- [Exercise objective] The entries below hold a line with "This design comes" and a line with "# - plain buf_2". Return those lines and all that lie between them, exactly and only.
'''
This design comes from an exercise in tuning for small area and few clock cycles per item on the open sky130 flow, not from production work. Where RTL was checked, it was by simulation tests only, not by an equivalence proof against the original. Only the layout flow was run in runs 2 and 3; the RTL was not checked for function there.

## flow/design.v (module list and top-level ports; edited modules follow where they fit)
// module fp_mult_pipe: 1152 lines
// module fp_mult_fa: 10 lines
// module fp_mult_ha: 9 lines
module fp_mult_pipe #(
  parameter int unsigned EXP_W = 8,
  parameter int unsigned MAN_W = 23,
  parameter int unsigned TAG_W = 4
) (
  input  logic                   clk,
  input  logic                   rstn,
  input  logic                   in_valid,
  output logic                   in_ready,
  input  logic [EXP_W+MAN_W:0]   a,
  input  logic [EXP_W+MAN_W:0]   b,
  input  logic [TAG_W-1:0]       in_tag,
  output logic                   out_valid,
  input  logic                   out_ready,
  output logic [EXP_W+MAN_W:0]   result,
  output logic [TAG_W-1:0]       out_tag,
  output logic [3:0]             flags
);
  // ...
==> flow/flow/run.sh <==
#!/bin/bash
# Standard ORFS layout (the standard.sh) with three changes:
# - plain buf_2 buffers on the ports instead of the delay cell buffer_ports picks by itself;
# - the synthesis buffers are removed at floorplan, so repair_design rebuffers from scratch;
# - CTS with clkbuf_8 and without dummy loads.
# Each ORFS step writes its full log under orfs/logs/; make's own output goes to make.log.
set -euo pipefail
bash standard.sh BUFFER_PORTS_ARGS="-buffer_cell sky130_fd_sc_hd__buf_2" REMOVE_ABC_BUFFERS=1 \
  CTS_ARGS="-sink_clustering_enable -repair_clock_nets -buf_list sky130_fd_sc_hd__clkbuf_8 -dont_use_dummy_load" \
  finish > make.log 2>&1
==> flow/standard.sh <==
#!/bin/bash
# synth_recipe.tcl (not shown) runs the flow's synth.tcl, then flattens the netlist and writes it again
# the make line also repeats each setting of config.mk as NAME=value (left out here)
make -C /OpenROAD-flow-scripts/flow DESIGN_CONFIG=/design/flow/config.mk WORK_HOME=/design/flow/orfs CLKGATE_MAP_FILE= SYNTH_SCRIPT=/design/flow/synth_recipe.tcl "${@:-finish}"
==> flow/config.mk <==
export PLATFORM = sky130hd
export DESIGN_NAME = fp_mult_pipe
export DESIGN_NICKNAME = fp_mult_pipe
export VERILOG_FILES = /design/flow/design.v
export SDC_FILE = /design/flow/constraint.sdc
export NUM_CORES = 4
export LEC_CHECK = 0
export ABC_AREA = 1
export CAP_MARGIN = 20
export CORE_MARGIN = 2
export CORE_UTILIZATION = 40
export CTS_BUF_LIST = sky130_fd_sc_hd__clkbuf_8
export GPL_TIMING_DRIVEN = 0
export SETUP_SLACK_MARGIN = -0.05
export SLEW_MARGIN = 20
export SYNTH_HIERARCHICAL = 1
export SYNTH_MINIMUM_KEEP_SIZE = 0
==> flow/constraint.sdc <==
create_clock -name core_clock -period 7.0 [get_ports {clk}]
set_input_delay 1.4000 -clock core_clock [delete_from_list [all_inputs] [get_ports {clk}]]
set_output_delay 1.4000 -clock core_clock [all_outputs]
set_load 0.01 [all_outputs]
'''
'''
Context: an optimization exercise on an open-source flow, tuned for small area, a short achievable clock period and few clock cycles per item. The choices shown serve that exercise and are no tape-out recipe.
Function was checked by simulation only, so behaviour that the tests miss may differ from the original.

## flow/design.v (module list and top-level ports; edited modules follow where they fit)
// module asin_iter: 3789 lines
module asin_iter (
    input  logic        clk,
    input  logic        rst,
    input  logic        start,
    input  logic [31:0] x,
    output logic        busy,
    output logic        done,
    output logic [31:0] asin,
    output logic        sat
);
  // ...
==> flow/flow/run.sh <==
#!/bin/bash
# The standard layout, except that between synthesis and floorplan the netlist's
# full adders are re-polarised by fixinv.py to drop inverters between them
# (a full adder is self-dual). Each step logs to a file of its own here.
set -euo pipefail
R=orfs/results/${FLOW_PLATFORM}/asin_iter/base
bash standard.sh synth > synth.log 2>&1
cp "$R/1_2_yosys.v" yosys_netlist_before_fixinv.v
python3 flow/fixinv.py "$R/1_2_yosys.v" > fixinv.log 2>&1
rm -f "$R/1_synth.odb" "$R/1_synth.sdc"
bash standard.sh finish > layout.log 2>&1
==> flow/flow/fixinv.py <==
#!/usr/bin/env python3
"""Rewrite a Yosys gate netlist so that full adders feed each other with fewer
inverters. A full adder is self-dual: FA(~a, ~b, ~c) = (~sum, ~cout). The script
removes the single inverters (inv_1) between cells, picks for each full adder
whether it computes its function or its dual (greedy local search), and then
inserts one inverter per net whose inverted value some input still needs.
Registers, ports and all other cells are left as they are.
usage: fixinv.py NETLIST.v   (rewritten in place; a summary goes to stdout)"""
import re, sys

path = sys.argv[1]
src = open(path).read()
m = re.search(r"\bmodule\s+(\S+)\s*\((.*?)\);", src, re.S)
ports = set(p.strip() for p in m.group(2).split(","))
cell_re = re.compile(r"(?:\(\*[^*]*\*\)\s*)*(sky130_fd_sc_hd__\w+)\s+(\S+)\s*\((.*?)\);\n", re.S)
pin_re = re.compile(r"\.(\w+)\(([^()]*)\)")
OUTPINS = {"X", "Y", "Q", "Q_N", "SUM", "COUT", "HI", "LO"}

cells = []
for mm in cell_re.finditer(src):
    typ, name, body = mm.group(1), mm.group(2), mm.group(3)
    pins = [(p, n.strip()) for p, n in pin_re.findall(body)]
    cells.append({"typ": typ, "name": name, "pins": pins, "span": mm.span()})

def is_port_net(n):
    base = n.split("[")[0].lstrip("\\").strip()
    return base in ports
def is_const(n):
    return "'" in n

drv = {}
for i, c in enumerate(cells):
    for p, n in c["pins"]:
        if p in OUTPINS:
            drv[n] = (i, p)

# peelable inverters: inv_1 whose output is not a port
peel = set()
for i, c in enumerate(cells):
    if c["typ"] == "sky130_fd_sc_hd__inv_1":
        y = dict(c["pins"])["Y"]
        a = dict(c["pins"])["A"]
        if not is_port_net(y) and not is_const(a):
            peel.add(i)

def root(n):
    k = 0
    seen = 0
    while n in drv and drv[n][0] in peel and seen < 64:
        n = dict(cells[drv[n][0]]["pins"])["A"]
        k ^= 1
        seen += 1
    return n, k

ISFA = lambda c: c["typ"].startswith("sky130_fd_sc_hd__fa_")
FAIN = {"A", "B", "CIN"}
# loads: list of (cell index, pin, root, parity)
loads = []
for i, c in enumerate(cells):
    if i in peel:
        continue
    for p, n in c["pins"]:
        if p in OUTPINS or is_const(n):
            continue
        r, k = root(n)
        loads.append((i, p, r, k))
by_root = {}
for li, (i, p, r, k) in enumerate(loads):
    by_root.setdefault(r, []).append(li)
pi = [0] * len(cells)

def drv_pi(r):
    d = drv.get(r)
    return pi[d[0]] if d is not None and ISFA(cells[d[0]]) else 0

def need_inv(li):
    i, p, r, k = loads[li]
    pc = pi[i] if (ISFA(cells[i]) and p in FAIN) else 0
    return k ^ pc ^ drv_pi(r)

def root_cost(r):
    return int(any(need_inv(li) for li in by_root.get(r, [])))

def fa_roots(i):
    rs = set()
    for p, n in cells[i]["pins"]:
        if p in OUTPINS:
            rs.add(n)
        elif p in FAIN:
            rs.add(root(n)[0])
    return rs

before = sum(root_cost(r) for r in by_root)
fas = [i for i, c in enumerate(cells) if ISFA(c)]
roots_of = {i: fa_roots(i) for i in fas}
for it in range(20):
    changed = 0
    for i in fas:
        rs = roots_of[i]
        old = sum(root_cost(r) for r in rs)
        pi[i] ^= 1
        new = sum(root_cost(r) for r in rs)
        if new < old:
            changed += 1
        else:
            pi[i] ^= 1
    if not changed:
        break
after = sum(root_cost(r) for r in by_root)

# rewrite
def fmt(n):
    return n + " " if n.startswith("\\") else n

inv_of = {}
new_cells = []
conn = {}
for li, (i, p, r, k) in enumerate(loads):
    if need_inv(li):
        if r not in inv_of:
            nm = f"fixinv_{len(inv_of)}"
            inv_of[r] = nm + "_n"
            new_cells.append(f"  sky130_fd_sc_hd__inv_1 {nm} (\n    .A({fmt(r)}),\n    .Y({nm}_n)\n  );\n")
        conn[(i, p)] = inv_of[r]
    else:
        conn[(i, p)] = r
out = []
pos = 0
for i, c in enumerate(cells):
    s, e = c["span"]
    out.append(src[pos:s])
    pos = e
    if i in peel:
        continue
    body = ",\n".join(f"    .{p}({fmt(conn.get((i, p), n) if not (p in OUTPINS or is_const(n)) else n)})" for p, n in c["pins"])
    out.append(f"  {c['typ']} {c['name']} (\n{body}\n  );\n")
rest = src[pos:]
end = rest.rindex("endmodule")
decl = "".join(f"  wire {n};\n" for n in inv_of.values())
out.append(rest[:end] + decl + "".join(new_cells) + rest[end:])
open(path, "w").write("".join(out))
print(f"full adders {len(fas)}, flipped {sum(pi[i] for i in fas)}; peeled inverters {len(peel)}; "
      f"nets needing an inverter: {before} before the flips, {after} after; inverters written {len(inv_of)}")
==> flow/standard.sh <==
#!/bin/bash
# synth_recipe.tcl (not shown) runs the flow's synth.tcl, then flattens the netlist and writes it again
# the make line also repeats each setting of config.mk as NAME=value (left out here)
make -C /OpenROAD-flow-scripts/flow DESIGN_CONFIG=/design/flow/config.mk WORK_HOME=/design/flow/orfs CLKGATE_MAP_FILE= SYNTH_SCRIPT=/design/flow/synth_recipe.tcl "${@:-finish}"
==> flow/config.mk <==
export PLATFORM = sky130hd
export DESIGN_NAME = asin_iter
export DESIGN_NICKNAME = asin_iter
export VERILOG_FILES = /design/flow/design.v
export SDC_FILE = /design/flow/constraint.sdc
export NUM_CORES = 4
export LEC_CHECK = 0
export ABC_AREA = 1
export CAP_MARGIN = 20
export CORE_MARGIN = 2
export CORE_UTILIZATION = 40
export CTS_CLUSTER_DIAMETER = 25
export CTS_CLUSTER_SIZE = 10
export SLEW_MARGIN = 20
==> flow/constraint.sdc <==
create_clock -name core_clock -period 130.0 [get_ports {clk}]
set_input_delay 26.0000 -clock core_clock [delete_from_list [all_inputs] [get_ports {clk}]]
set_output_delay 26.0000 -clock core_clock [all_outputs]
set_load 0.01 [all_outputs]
'''
- [Written solution]
This design comes from an exercise in tuning for small area and few clock cycles per item on the open sky130 flow, not from production work. Where RTL was checked, it was by simulation tests only, not by an equivalence proof against the original. Only the layout flow was run in runs 2 and 3; the RTL was not checked for function there.

## flow/design.v (module list and top-level ports; edited modules follow where they fit)
// module fp_mult_pipe: 1152 lines
// module fp_mult_fa: 10 lines
// module fp_mult_ha: 9 lines
module fp_mult_pipe #(
  parameter int unsigned EXP_W = 8,
  parameter int unsigned MAN_W = 23,
  parameter int unsigned TAG_W = 4
) (
  input  logic                   clk,
  input  logic                   rstn,
  input  logic                   in_valid,
  output logic                   in_ready,
  input  logic [EXP_W+MAN_W:0]   a,
  input  logic [EXP_W+MAN_W:0]   b,
  input  logic [TAG_W-1:0]       in_tag,
  output logic                   out_valid,
  input  logic                   out_ready,
  output logic [EXP_W+MAN_W:0]   result,
  output logic [TAG_W-1:0]       out_tag,
  output logic [3:0]             flags
);
  // ...
==> flow/flow/run.sh <==
#!/bin/bash
# Standard ORFS layout (the standard.sh) with three changes:
# - plain buf_2 buffers on the ports instead of the delay cell buffer_ports picks by itself;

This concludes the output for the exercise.